The electroflotation extraction of sparingly soluble (III) cerium compounds occurs with maximum completeness and efficiency within of range pH 7–9, the range of pH for sparingly soluble (IV) cerium compounds being 4–7. The extraction efficiency achieves 97–96% without using flocculants. The extraction of Ce (III) and Ce (IV) disperse phase particles is quite hard at pH=10. It appears to be due to decreasing the particle chare to −60 mV, the effect not being significant for Ce (IV) compounds.

New data on EF extraction of sparingly soluble scandium compounds have been published [14].

The main conclusions

The obtained experimental results on the EF process make it possible to formulate a number of basic conclusions:

• high extraction ratio are typical for amorphous precipitates having a size of 50–100 μm and a minimum value of the ζ-potential or close to an isoelectric point (for example, copper, nickel, cadmium, iron hydroxides);

• low extraction ratio for particles having a size of 10–30 μm and high negative values of the ζ-potential of 20–30 mV (oxides, sulfides, phosphates)

• strong suppression of the EF process is observed in solutions of NaNO₃ with a concentration of 100 g/L due to the suppression of the hydrogen evolution on the cathode and the reduction of the gas saturation due to the cathodic reduction of NO³⁻ ions;

• the efficiency of the EF process reduces with an increase of the dispersed phase concentration more than 500 mg/L due to the course of sedimentation processes. The process is more effective in the concentration range of 10–200 mg/L;

• the temperature increasing of the solution leads to a decrease of the particle size of the dispersed phase, primarily in solutions of electrolytes (NaNO₃), which leads to a reduction in the extraction ratio from 80 to 20%.

Conclusions

The electroflotation method allows us to extend appreciably the manufacturing capability of traditional ways for the reagent treatment and separation of heterogeneous mixtures, giving chance to use natural raw material completely and reduce valuable substance losses in manufacturing.

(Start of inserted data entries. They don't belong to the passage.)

===== src/rtl/alu_pkg.sv =====
// Shared op codes, status bit positions and FSM encodings for the sequential ALU.
package alu_pkg;

    localparam logic [2:0] ADD = 3'b000;
    localparam logic [2:0] CMP = 3'b001;
    localparam logic [2:0] AND = 3'b010;
    localparam logic [2:0] NOT = 3'b011;
    localparam logic [2:0] MUL = 3'b100;

    localparam int Z_IDX = 2;
    localparam int V_IDX = 1;
    localparam int N_IDX = 0;

    typedef enum logic {
        ST_IDLE = 1'b0,
        ST_MUL  = 1'b1
    } state_t;

    function automatic logic [2:0] pack_flags(input logic z, input logic v, input logic n);
        logic [2:0] f;
        f = '0;
        f[Z_IDX] = z;
        f[V_IDX] = v;
        f[N_IDX] = n;
        return f;
    endfunction

endpackage


===== src/rtl/alu_seq_if.sv =====
// Start/busy/done request bus between the controller and the sequential ALU.
interface alu_seq_if #(
    parameter int WIDTH = 16
);
    logic             start;
    logic [2:0]       ALUop;
    logic [WIDTH-1:0] Ain;
    logic [WIDTH-1:0] Bin;
    logic             busy;
    logic             done;
    logic [WIDTH-1:0] out;
    logic [2:0]       status;

    modport master (
        output start, ALUop, Ain, Bin,
        input  busy, done, out, status
    );

    modport slave (
        input  start, ALUop, Ain, Bin,
        output busy, done, out, status
    );
endinterface


===== src/rtl/alu_addsub_n.sv =====
// WIDTH-bit adder/subtractor with carry out and two's-complement overflow.
module alu_addsub_n #(
    parameter int WIDTH = 16
) (
    input  logic [WIDTH-1:0] a,
    input  logic [WIDTH-1:0] b,
    input  logic             sub,
    output logic [WIDTH-1:0] result,
    output logic             cout,
    output logic             ovf
);
    logic [WIDTH-1:0] b_eff;
    logic [WIDTH:0]   sum_ext;
    logic             carry_msb;

    assign b_eff   = sub ? ~b : b;
    assign sum_ext = {1'b0, a} + {1'b0, b_eff} + {{WIDTH{1'b0}}, sub};
    assign result  = sum_ext[WIDTH-1:0];
    assign cout    = sum_ext[WIDTH];
    // Carry into the MSB recovered from the MSB sum bit.
    assign carry_msb = a[WIDTH-1] ^ b_eff[WIDTH-1] ^ result[WIDTH-1];
    assign ovf       = carry_msb ^ cout;
endmodule


===== src/rtl/alu_seq.sv =====
// Registered ALU: single-cycle ADD/CMP/AND/NOT plus a WIDTH-cycle shift-add MUL
// that reuses the operand adder on the upper half of the accumulator.
module alu_seq
    import alu_pkg::*;
#(
    parameter int WIDTH      = 16,
    parameter bit STATUS_ALL = 1'b0
) (
    input logic      clk,
    input logic      reset,
    alu_seq_if.slave bus
);
    localparam int              CW   = $clog2(WIDTH + 1);
    localparam logic [CW-1:0]   LAST = CW'(WIDTH - 1);

    state_t           state, state_next;
    logic [2*WIDTH-1:0] acc, acc_step;
    logic [WIDTH-1:0] mcand, out_r, add_a, add_b, add_sum, op_result;
    logic [CW-1:0]    count;
    logic [2:0]       status_r, op_flags, mul_flags;
    logic             done_r, add_sub, add_cout, add_ovf, op_ovf;
    logic             accept, op_writes_status;

    alu_addsub_n #(.WIDTH(WIDTH)) u_addsub (
        .a      (add_a),
        .b      (add_b),
        .sub    (add_sub),
        .result (add_sum),
        .cout   (add_cout),
        .ovf    (add_ovf)
    );

    always_ff @(posedge clk or posedge reset) begin
        if (reset) state <= ST_IDLE;
        else       state <= state_next;
    end

    always_comb begin
        state_next = state;
        case (state)
            ST_IDLE: if (bus.start && bus.ALUop == MUL) state_next = ST_MUL;
            ST_MUL:  if (count == LAST) state_next = ST_IDLE;
            default: state_next = ST_IDLE;
        endcase
    end

    // While multiplying, the adder accumulates into the high half and the
    // multiplier bits are consumed from the low half as acc shifts right.
    always_comb begin
        bus.busy = (state == ST_MUL);
        accept   = (state == ST_IDLE) && bus.start;
        add_a    = bus.Ain;
        add_b    = bus.Bin;
        add_sub  = (bus.ALUop == CMP);
        if (state == ST_MUL) begin
            add_a   = acc[2*WIDTH-1:WIDTH];
            add_b   = acc[0] ? mcand : '0;
            add_sub = 1'b0;
        end
    end

    assign acc_step = {add_cout, add_sum, acc[WIDTH-1:1]};

    always_comb begin
        op_result = '0;
        op_ovf    = 1'b0;
        case (bus.ALUop)
            ADD, CMP: begin
                op_result = add_sum;
                op_ovf    = add_ovf;
            end
            AND:     op_result = bus.Ain & bus.Bin;
            NOT:     op_result = ~bus.Bin;
            default: op_result = '0;
        endcase
        op_flags         = pack_flags(op_result == '0, op_ovf, op_result[WIDTH-1]);
        op_writes_status = STATUS_ALL ? (bus.ALUop <= NOT) : (bus.ALUop == CMP);
        mul_flags        = pack_flags(acc_step[WIDTH-1:0] == '0,
                                      |acc_step[2*WIDTH-1:WIDTH],
                                      acc_step[WIDTH-1]);
    end

    always_ff @(posedge clk or posedge reset) begin
        if (reset) begin
            out_r    <= '0;
            status_r <= '0;
            done_r   <= 1'b0;
            acc      <= '0;
            mcand    <= '0;
            count    <= '0;
        end else begin
            done_r <= 1'b0;
            if (accept) begin
                if (bus.ALUop == MUL) begin
                    mcand <= bus.Ain;
                    acc   <= {{WIDTH{1'b0}}, bus.Bin};
                    count <= '0;
                end else begin
                    out_r  <= op_result;
                    done_r <= 1'b1;
                    if (op_writes_status) status_r <= op_flags;
                end
            end else if (state == ST_MUL) begin
                acc   <= acc_step;
                count <= count + 1'b1;
                if (count == LAST) begin
                    out_r  <= acc_step[WIDTH-1:0];
                    done_r <= 1'b1;
                    if (STATUS_ALL) status_r <= mul_flags;
                end
            end
        end
    end

    assign bus.done   = done_r;
    assign bus.out    = out_r;
    assign bus.status = status_r;
endmodule

===== src/flat_wrapper.sv =====
// flat-port wrapper written by rule: the top's interface ports become plain ports
module alu_seq_flat import alu_pkg::*;
#(
    parameter int WIDTH      = 16,
    parameter bit STATUS_ALL = 1'b0
)
  (clk, reset, bus_start, bus_ALUop, bus_Ain, bus_Bin, bus_busy, bus_done, bus_out, bus_status);
  alu_seq_if #(.WIDTH(WIDTH)) bus_i ();
  input logic clk;
  input logic reset;
  input wire logic [$bits(bus_i.start)-1:0] bus_start;
  input wire logic [$bits(bus_i.ALUop)-1:0] bus_ALUop;
  input wire logic [$bits(bus_i.Ain)-1:0] bus_Ain;
  input wire logic [$bits(bus_i.Bin)-1:0] bus_Bin;
  output wire logic [$bits(bus_i.busy)-1:0] bus_busy;
  output wire logic [$bits(bus_i.done)-1:0] bus_done;
  output wire logic [$bits(bus_i.out)-1:0] bus_out;
  output wire logic [$bits(bus_i.status)-1:0] bus_status;
  assign bus_i.start = bus_start;
  assign bus_i.ALUop = bus_ALUop;
  assign bus_i.Ain = bus_Ain;
  assign bus_i.Bin = bus_Bin;
  assign bus_busy = bus_i.busy;
  assign bus_done = bus_i.done;
  assign bus_out = bus_i.out;
  assign bus_status = bus_i.status;
  alu_seq #(.WIDTH(WIDTH), .STATUS_ALL(STATUS_ALL)) u_core (.clk(clk), .reset(reset), .bus(bus_i));
endmodule

===== config.mk =====
export PLATFORM = sky130hd
export DESIGN_NAME = alu_seq_flat
export DESIGN_NICKNAME = d
export VERILOG_FILES = /design/src/rtl/alu_pkg.sv /design/src/rtl/alu_seq_if.sv /design/src/rtl/alu_addsub_n.sv /design/src/rtl/alu_seq.sv /design/src/flat_wrapper.sv
export SDC_FILE = /design/constraint.sdc
export NUM_CORES = 1
export LEC_CHECK = 0
export ABC_AREA = 1
export CORE_MARGIN = 2
export CORE_UTILIZATION = 52
export DETAILED_ROUTE_END_ITERATION = 10
export PLACE_DENSITY = 0.77
export RECOVER_POWER = 100
export SLEW_MARGIN = 20
export SYNTH_ARGS = -nofsm -noshare
export SYNTH_HDL_FRONTEND = slang
export SYNTH_SLANG_ARGS = --single-unit

===== constraint.sdc =====
create_clock -name clk -period 4.75 [get_ports clk]
set_input_delay 0.475 -clock clk [delete_from_list [all_inputs] [get_ports clk]]
set_output_delay 0.475 -clock clk [all_outputs]
set_load 0.005 [all_outputs]

Yosys cells after proc, flatten, opt, wreduce, memory -nomap -nowiden

Index checks and enable logic that the tools add are counted.

Register bits after elaboration: 74
Bits in latches: 0
Bits in writable memories: 0
Memory bits (read-only): 0
Input port bits: 38
Output and inout bits: 21
Logic and storage cells: 60
Memories kept: 0

$add $sub $neg: 3
$mul: 0
Divide/modulo/power cells: 0
$lt $le $gt $ge: 0
Equality and inequality tests: 7
Shift-type cells: 0
Muxes and demuxes: 24
Bitwise gates (word level): 8
Reduce and logical (&&, ||, !) cells: 11

Operators by type and width:

| operator                                                         | count |
|---|---|
| 16-bit 2-to-1 mux                                                | 8 |
| 32-bit 2-to-1 mux                                                | 3 |
| 16-bit one-hot mux with 3 select lines                           | 1 |
| 16-bit NOT                                                       | 2 |
| 16-bit by 16-bit adder with 17-bit output                        | 1 |
| 17-bit by 1-bit adder with 17-bit output                         | 1 |
| 16-bit bitwise AND                                               | 1 |
| 16-bit logical NOT                                               | 1 |
| 5-bit 2-to-1 mux                                                 | 3 |
| 1-bit 2-to-1 mux                                                 | 8 |
| 3-bit by 2-bit == test with 1-bit output (second input constant) | 2 |
| 3-bit AND reduction                                              | 2 |
| 5-bit by 1-bit adder with 5-bit output (second input constant)   | 1 |
| 5-bit by 4-bit == test with 1-bit output (second input constant) | 1 |
| 2-bit inequality test (second input constant)                    | 2 |
| 2-bit AND reduction                                              | 2 |
| 2-bit nonzero test                                               | 2 |
| 3-bit by 1-bit == test with 1-bit output (second input constant) | 1 |
| 3-bit == test (second input constant)                            | 1 |
| 3-bit logical NOT                                                | 1 |
| 1-bit bitwise XOR                                                | 3 |
| 1-bit logical AND                                                | 2 |
| 1-bit NOT                                                        | 2 |
| 1-bit one-hot mux with 2 select lines                            | 1 |
| 2-bit OR reduction                                               | 1 |

Depth between registers and ports, before layout

Word-level depth: 9
Mapped depth: 22
Gate-level depth less buffers: 20

By module

Synthesis repeated with hierarchy kept, for this count alone.

Cells, all modules: 729
Area total of the unflattened synthesis: 5,071.1 µm²

Modules (own cells, without submodules):

| module       | times used | cells an instance | area each (µm²) | sequential area each (µm²) |
|---|---|---|---|---|
| alu_seq      | 1          | 529               | 3,905.0         | 1,851.8 |
| alu_addsub_n | 1          | 200               | 1,166.1         | 0.0 |

Least setup slack after synthesis

Ideal clock, no wire load.

Path kind: in2reg
Start: input port bus_ALUop[0]
End: register u_core.status_r[2] (netlist: u_core.bus.status[2])
Library setup time: 0.065 ns
Arrival time: 2.614 ns
Required time: 4.685 ns
Setup slack: 2.071 ns
Cell stages on the path: 18
Buffers on the path: 1
Cells stage by stage: inv_1 > nor2_2 > nand2_1 > inv_1 > buf_2 > xor2_1 > ha_1 > nand2_1 > inv_1 > a21oi_1 > nand4_1 > nand3_1 > nand2_1 > inv_1 > nand3_1 > nor3_1 > nand3_1 > nand2_1

Cells in the longest elaborated chain, start to end: 7
Elaborated cells on any way between the ends: 14
Those cells by class: 2 x add/sub; 4 x eq/ne; 3 x mux; 1 x bitwise; 4 x reduce/logical

RTL lines:

| element                                   | RTL line                                    | RTL |
|---|---|---|
| start: declaration                        | flat_wrapper.sv:12                          | `input wire logic [$bits(bus_i.ALUop)-1:0] bus_ALUop;` |
| 3-bit by 1-bit == test with 1-bit output  | alu_seq.sv:54, alu_seq.sv:67, alu_seq.sv:77 |  |
| 1-bit 2-to-1 mux                          | alu_seq.sv:55                               | `if (state == ST_MUL) begin` |
| 16-bit 2-to-1 mux                         | alu_addsub_n.sv:16                          | `assign b_eff = sub ? ~b : b;` |
| 16-bit by 16-bit adder with 17-bit output | alu_addsub_n.sv:17                          | `assign sum_ext = {1'b0, a} + {1'b0, b_eff} + {{WIDTH{1'b0}}, sub};` |
| 17-bit by 1-bit adder with 17-bit output  | alu_addsub_n.sv:17                          |  |
| 16-bit one-hot mux with 3 select lines    | alu_seq.sv:67                               | `case (bus.ALUop)` |
| 16-bit logical NOT                        | alu_seq.sv:76                               | `op_flags = pack_flags(op_result == '0, op_ovf, op_result[WIDTH-1]);` |
| end signal: assignment                    | alu_seq.sv:101                              | `if (op_writes_status) status_r <= op_flags;` |
| end signal: assignment                    | alu_seq.sv:109                              | `if (STATUS_ALL) status_r <= mul_flags;` |
| end: declaration                          | alu_seq.sv:20                               | `logic [2:0] status_r, op_flags, mul_flags;` |

Several ways; a longest one is shown, not always the timed one.
A chain may end at the register's enable or synchronous reset.

Worst setup path in the final report

Start: register u_core.state (netlist: u_core.bus.busy)
End: register u_core.status_r[1] (netlist: u_core.bus.status[1])

Cells in the longest elaborated chain, start to end: 8
Elaborated cells on any way between the ends: 14
Those cells by class: 2 x add/sub; 5 x mux; 5 x bitwise; 2 x reduce/logical

RTL lines:

| element                                   | RTL line           | RTL |
|---|---|---|
| start: declaration                        | alu_seq.sv:16      | `state_t state, state_next;` |
| start signal: assignment                  | alu_seq.sv:35      | `else state <= state_next;` |
| 16-bit 2-to-1 mux                         | alu_seq.sv:55      |  |
| 16-bit NOT                                | alu_addsub_n.sv:16 |  |
| 16-bit 2-to-1 mux                         | alu_addsub_n.sv:16 |  |
| 16-bit by 16-bit adder with 17-bit output | alu_addsub_n.sv:17 |  |
| 17-bit by 1-bit adder with 17-bit output  | alu_addsub_n.sv:17 |  |
| 1-bit bitwise XOR                         | alu_addsub_n.sv:21 | `assign carry_msb = a[WIDTH-1] ^ b_eff[WIDTH-1] ^ result[WIDTH-1];` |
| 1-bit bitwise XOR                         | alu_addsub_n.sv:22 | `assign ovf = carry_msb ^ cout;` |
| 1-bit 2-to-1 mux                          | alu_seq.sv:67      |  |

Several ways; a longest one is shown, not always the timed one.

==> results.tsv <==
metric	value	unit
met3 GRT Util	4.00	%
hold_sp	u_core.mcand[0]	
CP max stage delay	1090	ps
DR vias/cell	5.75	
die outline width	101	µm
Worst Path Arrival	4140	ps
CP dominant cell by count	nand2_1	
initial antenna violation count	0	
Crit-path slowest cell	dfrtp_1	
Setup CP Type	register to register	
cell count after synthesis	692	
clk buf depth	2	
worst-path cell chain	nor2_1 -> nand2_1 -> inv_1 -> xor2_1 -> ha_1 -> nand2_1 -> inv_1 -> a21oi_1 -> nand2_1 -> nand2_1 -> nand2_1 -> nand2_1 -> o311ai_0 -> xnor2_1 -> o21ai_1	
die area	10300	µm²
Wirelength per Cell	16.5	µm
Max Clock Freq	257	MHz
Synth warnings	0	
crit share post-route	82.0	%
sequential area share after synthesis	37.6	%
R2R depth	15	
wirelength, routed	14100	µm
# DRC	0	
WHS Path Cells	2	
RSZ-0062 raised after global routing	false	
Initial Util	53.6	%
most frequent cell after synthesis	nand2_1	
Netlist cell types	37	
Fin Setup TNS	0	ps
overall power after layout	4380	µW
CP required	5000	ps
Final Hold Fails	0	
crit end category	register	
Root Buffer	clkbuf_8	
Final Instance Area	5730	µm²
Final min period	3890	ps
Primary FF master, synth	dfrtp_1	
skew final	14.0	ps
Worst-path clk slew	90	ps
WP buf/inv	2	
port buffer count	58	
DP Wirelength	10500	µm
max cap viols	3	
Num CTS Buffers	9	
DRT Pass-1 Iters	5	
#FFs+latches synth	74	
hold_ws	488	ps
via count	4926	
outcome	finished with violations	
Top-Level Pins	59	
clock sinks	74	
Yosys top cell area share	37.6	%
share of layout cells above drive strength 1	5.23	%
cts repair resizes	0	
met1 Use GR	40.7	%
Area Growth Syn to Fin	16.2	%
core footprint	9200	µm²
worst min-delay path class	register to register	
area leader, netlist	dfrtp_1	
row count	35	
Worst-Skew Late Latency	360	ps
relative slew slack	-32.2	%
Max FO, Critical Path	30	
Placed Area	5570	µm²
TritonCTS clock tree	yes	
leakage power	0.00279	µW
area of the multi-input gates	2580	µm²
Post-synth top cells	nand2_1, inv_1, dfrtp_1	
final net count	796	
FF-to-FF End	u_core.bus.status[1]	
fin. max-slew vios	110	
ys async rst share	100	%
Die H	101	µm
met2 Usage GRT	44.8	%
final antenna-violating net count	0	
CTS H-Tree Depth	3	
Overflow after GRT	0	
vias in the first global route	4752	
Post-Syn Area	4930	µm²
reg2reg start	u_core.bus.busy	
GRT Overall Usage	28.9	%
Synth Area per Inst	7.12	µm²
first-pass GRT wire length	23100	µm
CP top delay family	flip-flops	
failing checks	max-capacitance violations, max-slew violations	
post-place setup slack	994	ps
Post-synth EDFFs	0	
Post-CTS Setup Inserts	0	
VDD IR max	0.391	mV
RD Place Congestion	0.963	
Setup Viol. Count Final	0	
antenna diode count	0	
setup slack, reg-to-reg	860	ps
Hold EP	u_core.mcand[0]	
Iter 0 DRT Violations	447	
Pwr per Cell Area	765	nW/µm²
grt peak-use layer	met2	
startpoint types	register	
fin worst setup slack	857	ps
syn_nets	748	
largest net degree at the start of global routing	42	
register area	1850	µm²
Worst Tran Pin Value	1980	ps
hold_buf cts	0	
Fillers	823	
top post-synthesis cells by area	dfrtp_1, nand2_1, inv_1, nor2_1, ha_1	
[layout make-up]
| type | instances | share of cell area (%) |
|---|---|---|
| clock buffer | 10 | 2.40 |
| clock inverter | 6 | 0.852 |
| sequential | 74 | 32.3 |
| tap | 111 | 2.42 |
| inverter | 92 | 6.07 |
| timing repair buffer | 64 | 10.9 |
| multi-input combinational | 499 | 45.1 |
[sequential cells by signal, summed over array words and instances (netlist names)]
register           count
u_core.bus.busy        1
u_core.mcand          16
u_core.acc            32
u_core.count           5
u_core.bus.done        1
u_core.bus.out        16
u_core.bus.status      3
[per-layer routing]
metal	routed length, µm	vias up
met1	6420	2338
li1	-	2369
met3	958	30
met5	0	-
met4	290	0
met2	6470	189
[cells in the final DEF, fill, tap and decap left out, drive strengths merged]
cell type / count
nor3b: 1
clkinv: 1
a32o: 11
dlygate4sd3: 22
o211ai: 1
o31ai: 1
clkinvlp: 3
nor2: 64
xnor2: 5
dfrtp: 74
clkbuf: 11
o311ai: 1
ha: 17
nand3b: 3
a22o: 4
o21bai: 1
nor3: 15
a21oi: 31
inv: 94
nand3: 40
and2: 1
nand2: 197
buf: 5
o22ai: 13
a31oi: 32
nand4: 2
xor2: 15
fa: 1
clkdlybuf4s50: 36
o21ai: 43
[power breakdown]
group          total [µW]  leakage [µW]  internal (µW)  switching (µW)
registers            1130      0.000864            944             186
clock network         480     0.0000855            209             271
logic                2770       0.00184           1050            1720
[through the flow]
step	utilization, %	instances
after floorplan	-	692
after CTS	62.6	856
after global routing	62.3	856
after detailed placement	60.6	840
after global placement	60.6	840
final	62.3	856
[kinds of logic (layout without fill, tap and decap cells)]
family / after synthesis / after routing / synth area share, %
flops: 74 / 74 / 37.6
buf+inv: 119 / 172 / 9.55
xor+xnor: 20 / 20 / 3.55
simple gates: 323 / 323 / 27.6
fa+ha+maj: 18 / 18 / 4.72
compound gates: 138 / 138 / 17.0
[how the worst max path moves through the flow]
stage                    start                    to  slack [ps]  cells past startpoint
2_1_floorplan     bus_ALUop[0]  u_core.bus.status[2]        2070                     18
3_3_place_gp      bus_ALUop[0]  u_core.bus.status[2]        1020                     19
3_5_place_dp      bus_ALUop[0]  u_core.bus.status[2]         990                     19
4_1_cts        u_core.bus.busy  u_core.bus.status[2]        1300                     17
5_1_grt        u_core.bus.busy  u_core.bus.status[2]         550                     19
6_report       u_core.bus.busy  u_core.bus.status[1]         860                     15
[worst min-delay path, stage by stage (launching register included)]
cell	delay, ps
dfrtp_1	360
nand2_1	60
nand2_1	50
Note: power is estimated with default switching activity, not from simulation.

Scientific research, practice and routine of applying have proved a number of real advantages of the electroflotation method. The most important of them are high rate being 5–10 min and high separation efficiency being around 99%. The other pluses are possibility of simultaneous extracting different phase-disperse content additives of 10–100 μm size particles; low power inputs being within the range 0.1–0.3 kWh/m³.

The advantages mentioned above explain the attention payed to developing and improving the electroflotation process in many countries of the world.